Work to be completed:
From the data below, tally each line that has "inputs" in it, then give that tally without comment.

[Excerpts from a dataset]
### src/chp_defines.svh
// constants for the component handler port
`ifndef CHP_DEFINES_SVH
`define CHP_DEFINES_SVH
//
// Overview of operation
// - every result and control output is active low, open collector: asserted means pulled low.
// - in bin mode the measured result is reported on the bin and out lines as good or not good; aux stays released.
// - in list sweep mode each sweep point shows in or out of limit, and aux shows overall fail.
// - analog-test-done is asserted once conversion of the measurement has ended.
// - end-of-measurement is asserted only after the test is done and result lines are valid.
// - the alarm is asserted whenever a break in the measurement circuit is detected.
// - the over-high flag is asserted when the main parameter exceeds the upper limit.
// - the under-low flag is asserted when the main parameter is below the lower limit.
// - the reject flag is asserted when the result lies outside the valid range.
// - with external trigger selected and the port enabled, each trigger pulse of at least 123 cycles starts a measurement unless one is in progress.
// - while the handler port is in use the front-panel keys are locked.
// - key input stays disabled for as long as the handler asserts key lock.
// - after analog-test-done, result lines stay asserted until end-of-measurement too.

// ****************************************************************
// register map
// ****************************************************************
`define CHP_ADDR_CTRL 12'h000
`define CHP_ADDR_RESULT 12'h004
`define CHP_ADDR_STATUS 12'h008
`define CHP_ADDR_INT_STAT 12'h00C
`define CHP_ADDR_INT_MASK 12'h010
`define CHP_ADDR_STEP 12'h014

// ctrl fields
`define CHP_CTRL_ENABLE 0
`define CHP_CTRL_EXTERNAL_TRIGGER_IN 1
`define CHP_CTRL_LIST_MODE 2
`define CHP_CTRL_SW_TRIG 3
`define CHP_CTRL_ALARM 4
`define CHP_CTRL_CONV_DONE 5
`define CHP_CTRL_CMP_DONE 6

// result fields
`define CHP_RES_BIN_LSB 0
`define CHP_RES_BIN_MSB 3
`define CHP_RES_HIGH 4
`define CHP_RES_LOW 5
`define CHP_RES_RANGE 6
`define CHP_RES_POINTS_LSB 8
`define CHP_RES_POINTS_MSB 17
`define CHP_RES_FAIL 18

// interrupt bits
`define CHP_IRQ_TRIG 0
`define CHP_IRQ_INDEX 1
`define CHP_IRQ_EOM 2
`define CHP_IRQ_ALARM 3
`define CHP_IRQ_BITS 4

`define CHP_CTRL_RESET 32'h0000_0000

// trigger pulse width
`define CHP_CLK_MHZ 125
`define CHP_TRIG_MIN_NS 1000
`define CHP_TRIG_MIN_CYC ((`CHP_TRIG_MIN_NS * `CHP_CLK_MHZ + 999) / 1000)
`endif

### src/chp_pkg.sv
// types for the component handler port
package chp_pkg;
  typedef enum logic [2:0] {
    CHP_IDLE,
    CHP_CONVERT,
    CHP_COMPARE,
    CHP_DONE
  } chp_state_t;
  typedef logic [8:0] chp_bins_t;
endpackage
--- src/port_pin_config_logic.sv ---
// Top level: register file on AXI4-Lite and pin logic for ports L, G, D and the CAN drivers.
`timescale 1ns/1ns
module port_pin_config_logic (
  // Clock, reset and enable
  input  wire logic        SYS_CLK_I,
  input  wire logic        RESET_I,
  input  wire logic        CE_I,
  // AXI4-Lite slave
  input  wire logic [7:0]  S_AXI_AWADDR_I,
  input  wire logic        S_AXI_AWVALID_I,
  output logic             S_AXI_AWREADY_O,
  input  wire logic [31:0] S_AXI_WDATA_I,
  input  wire logic [3:0]  S_AXI_WSTRB_I,
  input  wire logic        S_AXI_WVALID_I,
  output logic             S_AXI_WREADY_O,
  output logic [1:0]       S_AXI_BRESP_O,
  output logic             S_AXI_BVALID_O,
  input  wire logic        S_AXI_BREADY_I,
  input  wire logic [7:0]  S_AXI_ARADDR_I,
  input  wire logic        S_AXI_ARVALID_I,
  output logic             S_AXI_ARREADY_O,
  output logic [31:0]      S_AXI_RDATA_O,
  output logic [1:0]       S_AXI_RRESP_O,
  output logic             S_AXI_RVALID_O,
  input  wire logic        S_AXI_RREADY_I,
  // Port L pins
  input  wire logic [6:0]  PORT_L_I,
  output logic      [6:0]  PORT_L_O,
  output logic      [6:0]  PORT_L_OE_N_O,
  output logic      [6:0]  PORT_L_PULLUP_O,
  // Port G pins
  input  wire logic [6:0]  PORT_G_I,
  output logic      [5:0]  PORT_G_O,
  output logic      [5:0]  PORT_G_OE_N_O,
  output logic      [5:0]  PORT_G_PULLUP_O,
  output logic             OSC_CLOCK_OUT_O,
  // Port D pins
  output logic      [3:0]  PORT_D_O,
  // CAN transmit pins
  input  wire logic        CAN_TX_A_I,
  input  wire logic        CAN_TX_B_I,
  output logic             CAN_DRIVE_OUT_A_O,
  output logic             CAN_DRIVE_OUT_A_OE_N_O,
  output logic             CAN_DRIVE_OUT_B_O,
  output logic             CAN_DRIVE_OUT_B_OE_N_O,
  // Oscillator clock source for the dedicated output
  input  wire logic        OSC_CLK_I,
  // Power mode requests and serial phase
  output logic             HALT_REQ_O,
  output logic             IDLE_REQ_O,
  output logic             ALT_SK_PHASE_O,
  // Alternate function sources from peripherals
  input  wire logic        PULSE_OUT_ZERO_I,
  input  wire logic        PULSE_OUT_ONE_I,
  input  wire logic        COMPARATOR_B_RESULT_I,
  input  wire logic        COMPARATOR_A_RESULT_I,
  input  wire logic        SERIAL_DATA_OUT_I,
  input  wire logic        SERIAL_CLOCK_PIN_I,
  input  wire logic        TIMER_ONE_IO_I,
  // Synchronised alternate function inputs to peripherals
  output logic      [6:0]  MULTI_INPUT_WAKEUP_O,
  output logic             CAPTURE_PIN_INPUT_O,
  output logic             COMPARATOR_B_NEG_INPUT_O,
  output logic             COMPARATOR_B_POS_INPUT_O,
  output logic             COMPARATOR_A_NEG_INPUT_O,
  output logic             COMPARATOR_A_POS_INPUT_O,
  output logic             SERIAL_DATA_IN_O,
  output logic             SERIAL_CLOCK_IN_O,
  output logic             TIMER_ONE_IO_IN_O,
  output logic             TIMER_ONE_CAPTURE_IN_O,
  output logic             EXTERNAL_IRQ_IN_O
);
  port_bits_if #(.W(7)) l_if ();
  port_bits_if #(.W(6)) g_if ();

  logic [7:0]  l_cfg_r;
  logic [7:0]  l_data_r;
  logic [7:0]  g_cfg_r;
  logic [7:0]  g_data_r;
  logic [3:0]  d_data_r;
  logic [1:0]  can_en_r;
  logic [7:0]  alt_sel_r;
  logic [6:0]  l_level;
  logic [6:0]  g_level;
  logic        bvalid_r;
  logic [1:0]  bresp_r;
  logic        rvalid_r;
  logic [31:0] rdata_r;
  logic [1:0]  rresp_r;
  logic        halt_r;
  logic        idle_r;
  logic        wr_go;
  logic        rd_go;
  logic        wr_lane0;
  logic [31:0] rd_word;
  logic        rd_hit;

  function automatic logic is_mapped(input logic [7:0] a);
    is_mapped = (a == gpio_pkg::OFS_L_CFG) || (a == gpio_pkg::OFS_L_DATA) ||
                (a == gpio_pkg::OFS_L_PIN) || (a == gpio_pkg::OFS_G_CFG) ||
                (a == gpio_pkg::OFS_G_DATA) || (a == gpio_pkg::OFS_G_PIN) ||
                (a == gpio_pkg::OFS_D_DATA) || (a == gpio_pkg::OFS_CAN_CTRL) ||
                (a == gpio_pkg::OFS_ALT_SEL);
  endfunction

  pin_sync #(.W(7)) u_sync_l (
    .clk_i   (SYS_CLK_I),
    .rst_i   (RESET_I),
    .ce_i    (CE_I),
    .pin_i   (PORT_L_I),
    .level_o (l_level)
  );

  pin_sync #(.W(7)) u_sync_g (
    .clk_i   (SYS_CLK_I),
    .rst_i   (RESET_I),
    .ce_i    (CE_I),
    .pin_i   (PORT_G_I),
    .level_o (g_level)
  );

  port_pad u_pad_l (
    .p (l_if.pad)
  );

  port_pad u_pad_g (
    .p (g_if.pad)
  );

  // Write address and data are taken together in one cycle; no write is pending while a response waits.
  assign wr_go           = CE_I & S_AXI_AWVALID_I & S_AXI_WVALID_I & ~bvalid_r;
  assign rd_go           = CE_I & S_AXI_ARVALID_I & ~rvalid_r;
  assign wr_lane0        = wr_go & S_AXI_WSTRB_I[0];
  assign S_AXI_AWREADY_O = wr_go;
  assign S_AXI_WREADY_O  = wr_go;
  assign S_AXI_ARREADY_O = rd_go;
  assign S_AXI_BVALID_O  = bvalid_r;
  assign S_AXI_BRESP_O   = bresp_r;
  assign S_AXI_RVALID_O  = rvalid_r;
  assign S_AXI_RDATA_O   = rdata_r;
  assign S_AXI_RRESP_O   = rresp_r;

  always_ff @(posedge SYS_CLK_I or posedge RESET_I) begin
    if (RESET_I) begin
      bvalid_r <= 1'b0;
      bresp_r  <= gpio_pkg::RESP_OKAY;
    end else if (CE_I) begin
      if (wr_go) begin
        bvalid_r <= 1'b1;
        bresp_r  <= is_mapped(S_AXI_AWADDR_I) ? gpio_pkg::RESP_OKAY : gpio_pkg::RESP_SLVERR;
      end else if (S_AXI_BREADY_I) begin
        bvalid_r <= 1'b0;
      end
    end
  end

  // Ports L and G reset to Hi-Z inputs; port D resets high.
  always_ff @(posedge SYS_CLK_I or posedge RESET_I) begin
    if (RESET_I) begin
      l_cfg_r   <= gpio_pkg::RST_CFG;
      l_data_r  <= gpio_pkg::RST_DATA;
      g_cfg_r   <= gpio_pkg::RST_CFG;
      g_data_r  <= gpio_pkg::RST_DATA;
      d_data_r  <= gpio_pkg::RST_D;
      can_en_r  <= gpio_pkg::RST_CAN;
      alt_sel_r <= gpio_pkg::RST_ALT;
    end else if (wr_lane0) begin
      case (S_AXI_AWADDR_I)
        gpio_pkg::OFS_L_CFG: begin
          l_cfg_r <= S_AXI_WDATA_I[7:0];
        end
        gpio_pkg::OFS_L_DATA: begin
          l_data_r <= S_AXI_WDATA_I[7:0];
        end
        gpio_pkg::OFS_G_CFG: begin
          g_cfg_r <= S_AXI_WDATA_I[7:0];
        end
        gpio_pkg::OFS_G_DATA: begin
          g_data_r <= S_AXI_WDATA_I[7:0];
        end
        gpio_pkg::OFS_D_DATA: begin
          d_data_r <= S_AXI_WDATA_I[3:0];
        end
        gpio_pkg::OFS_CAN_CTRL: begin
          can_en_r <= S_AXI_WDATA_I[1:0];
        end
        gpio_pkg::OFS_ALT_SEL: begin
          alt_sel_r <= S_AXI_WDATA_I[7:0];
        end
        default: begin
        end
      endcase
    end
  end

  // Halt and idle are requests of one cycle, raised by a write of a one with byte lane 0 strobed.
  always_ff @(posedge SYS_CLK_I or posedge RESET_I) begin
    if (RESET_I) begin
      halt_r <= 1'b0;
      idle_r <= 1'b0;
    end else if (CE_I) begin
      halt_r <= wr_lane0 && (S_AXI_AWADDR_I == gpio_pkg::OFS_G_DATA) &&
                S_AXI_WDATA_I[gpio_pkg::BIT_HALT];
      idle_r <= wr_lane0 && (S_AXI_AWADDR_I == gpio_pkg::OFS_G_DATA) &&
                S_AXI_WDATA_I[gpio_pkg::BIT_IDLE];
    end
  end

  always_comb begin
    rd_word = 32'h0000_0000;
    rd_hit  = 1'b1;
    case (S_AXI_ARADDR_I)
      gpio_pkg::OFS_L_CFG:    rd_word[7:0] = l_cfg_r;
      gpio_pkg::OFS_L_DATA:   rd_word[7:0] = l_data_r;
      gpio_pkg::OFS_L_PIN:    rd_word[6:0] = l_level;
      gpio_pkg::OFS_G_CFG:    rd_word[7:0] = g_cfg_r;
      gpio_pkg::OFS_G_DATA:   rd_word[5:0] = g_data_r[5:0];
      gpio_pkg::OFS_G_PIN:    rd_word[6:0] = g_level;
      gpio_pkg::OFS_D_DATA:   rd_word[3:0] = d_data_r;
      gpio_pkg::OFS_CAN_CTRL: rd_word[1:0] = can_en_r;
      gpio_pkg::OFS_ALT_SEL:  rd_word[7:0] = alt_sel_r;
      default:                rd_hit = 1'b0;
    endcase
  end

  always_ff @(posedge SYS_CLK_I or posedge RESET_I) begin
    if (RESET_I) begin
      rvalid_r <= 1'b0;
      rdata_r  <= 32'h0000_0000;
      rresp_r  <= gpio_pkg::RESP_OKAY;
    end else if (CE_I) begin
      if (rd_go) begin
        rvalid_r <= 1'b1;
        rdata_r  <= rd_word;
        rresp_r  <= rd_hit ? gpio_pkg::RESP_OKAY : gpio_pkg::RESP_SLVERR;
      end else if (S_AXI_RREADY_I) begin
        rvalid_r <= 1'b0;
      end
    end
  end

  // Alternate outputs replace the data bit only; the config bit still decides whether the pin drives.
  always_comb begin
    l_if.cfg    = l_cfg_r[6:0];
    l_if.dat    = l_data_r[6:0];
    l_if.dat[6] = alt_sel_r[gpio_pkg::ALT_PULSE_ZERO]   ? PULSE_OUT_ZERO_I :
                  alt_sel_r[gpio_pkg::ALT_CMP_B_RESULT] ? COMPARATOR_B_RESULT_I : l_data_r[6];
    l_if.dat[5] = alt_sel_r[gpio_pkg::ALT_PULSE_ONE]    ? PULSE_OUT_ONE_I : l_data_r[5];
    l_if.dat[2] = alt_sel_r[gpio_pkg::ALT_CMP_A_RESULT] ? COMPARATOR_A_RESULT_I : l_data_r[2];
    g_if.cfg    = g_cfg_r[5:0];
    g_if.dat    = g_data_r[5:0];
    g_if.dat[5] = alt_sel_r[gpio_pkg::ALT_SER_CLK_OUT]  ? SERIAL_CLOCK_PIN_I : g_data_r[5];
    g_if.dat[4] = alt_sel_r[gpio_pkg::ALT_SER_DATA_OUT] ? SERIAL_DATA_OUT_I : g_data_r[4];
    g_if.dat[3] = alt_sel_r[gpio_pkg::ALT_TIMER_IO]     ? TIMER_ONE_IO_I : g_data_r[3];
  end

  assign PORT_L_O        = l_if.pad_out;
  assign PORT_L_OE_N_O   = l_if.pad_oe_n;
  assign PORT_L_PULLUP_O = l_if.pad_pullup;
  assign PORT_G_O        = g_if.pad_out;
  assign PORT_G_OE_N_O   = g_if.pad_oe_n;
  assign PORT_G_PULLUP_O = g_if.pad_pullup;
  // The clock leaves on its own pin with no register so its waveform is not resampled.
  assign OSC_CLOCK_OUT_O = OSC_CLK_I;
  assign PORT_D_O        = d_data_r;

  assign CAN_DRIVE_OUT_A_O      = CAN_TX_A_I;
  assign CAN_DRIVE_OUT_A_OE_N_O = ~can_en_r[gpio_pkg::CAN_EN_A];
  assign CAN_DRIVE_OUT_B_O      = CAN_TX_B_I;
  assign CAN_DRIVE_OUT_B_OE_N_O = ~can_en_r[gpio_pkg::CAN_EN_B];

  assign HALT_REQ_O     = halt_r;
  assign IDLE_REQ_O     = idle_r;
  assign ALT_SK_PHASE_O = g_cfg_r[gpio_pkg::BIT_ALT_SK];

  assign MULTI_INPUT_WAKEUP_O     = l_level;
  assign CAPTURE_PIN_INPUT_O      = l_level[6];
  assign COMPARATOR_B_NEG_INPUT_O = l_level[5];
  assign COMPARATOR_B_POS_INPUT_O = l_level[4];
  assign COMPARATOR_A_NEG_INPUT_O = l_level[1];
  assign COMPARATOR_A_POS_INPUT_O = l_level[0];
  assign SERIAL_DATA_IN_O         = g_level[6];
  assign SERIAL_CLOCK_IN_O        = g_level[5];
  assign TIMER_ONE_IO_IN_O        = g_level[3];
  assign TIMER_ONE_CAPTURE_IN_O   = g_level[2];
  assign EXTERNAL_IRQ_IN_O        = g_level[0];
endmodule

Result:
2